WHAT NEEDS TO BE DONE =>
When the line containing "detailed placement,70.1,203,1610,1.39" is found in the data below, copy it and each line after it through the line containing "dfrtp_1 0.35, inv_1 0.05, nand2_1 0.06", exactly and with no others.

DATASET ENTRIES =>
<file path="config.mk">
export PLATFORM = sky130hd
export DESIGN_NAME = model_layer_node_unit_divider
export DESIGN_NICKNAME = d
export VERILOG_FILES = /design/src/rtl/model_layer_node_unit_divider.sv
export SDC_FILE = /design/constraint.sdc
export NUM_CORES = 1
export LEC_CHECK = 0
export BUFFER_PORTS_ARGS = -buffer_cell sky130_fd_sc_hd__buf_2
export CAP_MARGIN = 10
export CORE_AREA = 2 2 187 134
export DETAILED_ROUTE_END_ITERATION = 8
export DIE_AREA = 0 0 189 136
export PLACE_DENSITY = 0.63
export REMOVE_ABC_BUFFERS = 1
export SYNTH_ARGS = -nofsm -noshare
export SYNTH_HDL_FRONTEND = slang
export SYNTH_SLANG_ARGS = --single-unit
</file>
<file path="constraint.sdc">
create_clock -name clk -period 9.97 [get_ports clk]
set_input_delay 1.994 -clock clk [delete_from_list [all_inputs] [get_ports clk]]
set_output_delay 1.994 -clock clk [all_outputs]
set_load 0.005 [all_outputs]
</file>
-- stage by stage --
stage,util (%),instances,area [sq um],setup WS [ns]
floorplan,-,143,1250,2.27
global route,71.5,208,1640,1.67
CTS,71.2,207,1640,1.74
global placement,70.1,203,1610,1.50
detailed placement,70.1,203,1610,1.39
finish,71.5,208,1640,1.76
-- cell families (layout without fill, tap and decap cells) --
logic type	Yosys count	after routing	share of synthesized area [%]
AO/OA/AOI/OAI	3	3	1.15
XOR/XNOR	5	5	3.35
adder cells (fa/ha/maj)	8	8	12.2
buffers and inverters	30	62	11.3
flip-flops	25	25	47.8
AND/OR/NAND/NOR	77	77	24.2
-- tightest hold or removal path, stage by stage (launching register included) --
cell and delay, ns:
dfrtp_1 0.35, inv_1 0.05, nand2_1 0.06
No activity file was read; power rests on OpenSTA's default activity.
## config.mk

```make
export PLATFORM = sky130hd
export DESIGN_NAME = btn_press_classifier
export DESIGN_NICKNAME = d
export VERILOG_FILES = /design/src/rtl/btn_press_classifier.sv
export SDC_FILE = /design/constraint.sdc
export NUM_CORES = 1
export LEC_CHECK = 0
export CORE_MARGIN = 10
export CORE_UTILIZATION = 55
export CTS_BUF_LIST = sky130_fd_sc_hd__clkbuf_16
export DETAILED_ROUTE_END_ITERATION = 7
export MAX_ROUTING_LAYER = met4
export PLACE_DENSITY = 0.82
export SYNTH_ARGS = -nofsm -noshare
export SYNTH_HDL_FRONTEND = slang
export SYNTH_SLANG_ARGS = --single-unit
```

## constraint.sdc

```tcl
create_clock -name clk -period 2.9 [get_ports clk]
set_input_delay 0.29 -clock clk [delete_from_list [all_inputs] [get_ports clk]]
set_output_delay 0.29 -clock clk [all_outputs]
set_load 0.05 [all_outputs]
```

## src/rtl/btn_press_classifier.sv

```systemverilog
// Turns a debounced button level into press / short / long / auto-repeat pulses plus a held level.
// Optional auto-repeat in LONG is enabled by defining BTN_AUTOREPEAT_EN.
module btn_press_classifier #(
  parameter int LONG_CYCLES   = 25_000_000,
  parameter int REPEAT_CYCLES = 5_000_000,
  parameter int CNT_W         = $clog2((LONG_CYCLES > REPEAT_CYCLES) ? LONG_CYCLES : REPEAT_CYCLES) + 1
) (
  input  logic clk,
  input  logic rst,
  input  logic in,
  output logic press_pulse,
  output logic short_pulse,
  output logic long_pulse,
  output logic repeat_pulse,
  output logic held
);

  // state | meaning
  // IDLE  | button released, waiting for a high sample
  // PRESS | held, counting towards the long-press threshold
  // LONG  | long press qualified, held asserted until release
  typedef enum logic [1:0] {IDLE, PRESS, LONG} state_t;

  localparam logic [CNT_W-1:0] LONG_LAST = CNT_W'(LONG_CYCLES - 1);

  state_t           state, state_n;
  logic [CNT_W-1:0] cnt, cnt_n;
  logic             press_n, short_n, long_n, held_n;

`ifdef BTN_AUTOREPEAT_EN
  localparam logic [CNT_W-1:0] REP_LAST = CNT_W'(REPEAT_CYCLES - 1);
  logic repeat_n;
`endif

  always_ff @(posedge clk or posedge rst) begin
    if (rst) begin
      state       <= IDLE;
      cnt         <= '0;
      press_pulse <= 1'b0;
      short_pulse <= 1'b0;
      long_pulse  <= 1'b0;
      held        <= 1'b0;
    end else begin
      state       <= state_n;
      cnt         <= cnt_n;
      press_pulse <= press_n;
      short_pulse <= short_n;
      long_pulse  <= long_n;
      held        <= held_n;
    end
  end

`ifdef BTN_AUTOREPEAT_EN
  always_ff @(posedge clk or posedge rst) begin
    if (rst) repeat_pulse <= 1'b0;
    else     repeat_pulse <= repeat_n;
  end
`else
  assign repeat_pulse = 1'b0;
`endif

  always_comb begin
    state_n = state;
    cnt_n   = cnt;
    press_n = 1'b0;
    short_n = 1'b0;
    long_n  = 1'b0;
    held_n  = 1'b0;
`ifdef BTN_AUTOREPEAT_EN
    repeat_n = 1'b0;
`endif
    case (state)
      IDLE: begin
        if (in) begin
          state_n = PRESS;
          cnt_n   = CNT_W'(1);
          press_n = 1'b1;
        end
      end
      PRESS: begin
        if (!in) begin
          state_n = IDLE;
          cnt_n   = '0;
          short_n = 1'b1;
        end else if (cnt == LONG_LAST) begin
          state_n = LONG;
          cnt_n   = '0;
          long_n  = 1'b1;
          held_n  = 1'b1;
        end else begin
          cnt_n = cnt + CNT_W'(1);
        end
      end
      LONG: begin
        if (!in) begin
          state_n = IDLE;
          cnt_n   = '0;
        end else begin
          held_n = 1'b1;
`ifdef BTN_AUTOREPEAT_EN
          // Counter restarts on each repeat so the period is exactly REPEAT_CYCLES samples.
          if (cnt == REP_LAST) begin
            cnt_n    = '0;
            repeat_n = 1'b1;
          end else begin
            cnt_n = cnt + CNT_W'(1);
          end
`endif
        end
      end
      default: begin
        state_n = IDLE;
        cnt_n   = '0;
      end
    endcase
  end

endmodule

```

RESPONSE AREA =>
detailed placement,70.1,203,1610,1.39
finish,71.5,208,1640,1.76
-- cell families (layout without fill, tap and decap cells) --
logic type	Yosys count	after routing	share of synthesized area [%]
AO/OA/AOI/OAI	3	3	1.15
XOR/XNOR	5	5	3.35
adder cells (fa/ha/maj)	8	8	12.2
buffers and inverters	30	62	11.3
flip-flops	25	25	47.8
AND/OR/NAND/NOR	77	77	24.2
-- tightest hold or removal path, stage by stage (launching register included) --
cell and delay, ns:
dfrtp_1 0.35, inv_1 0.05, nand2_1 0.06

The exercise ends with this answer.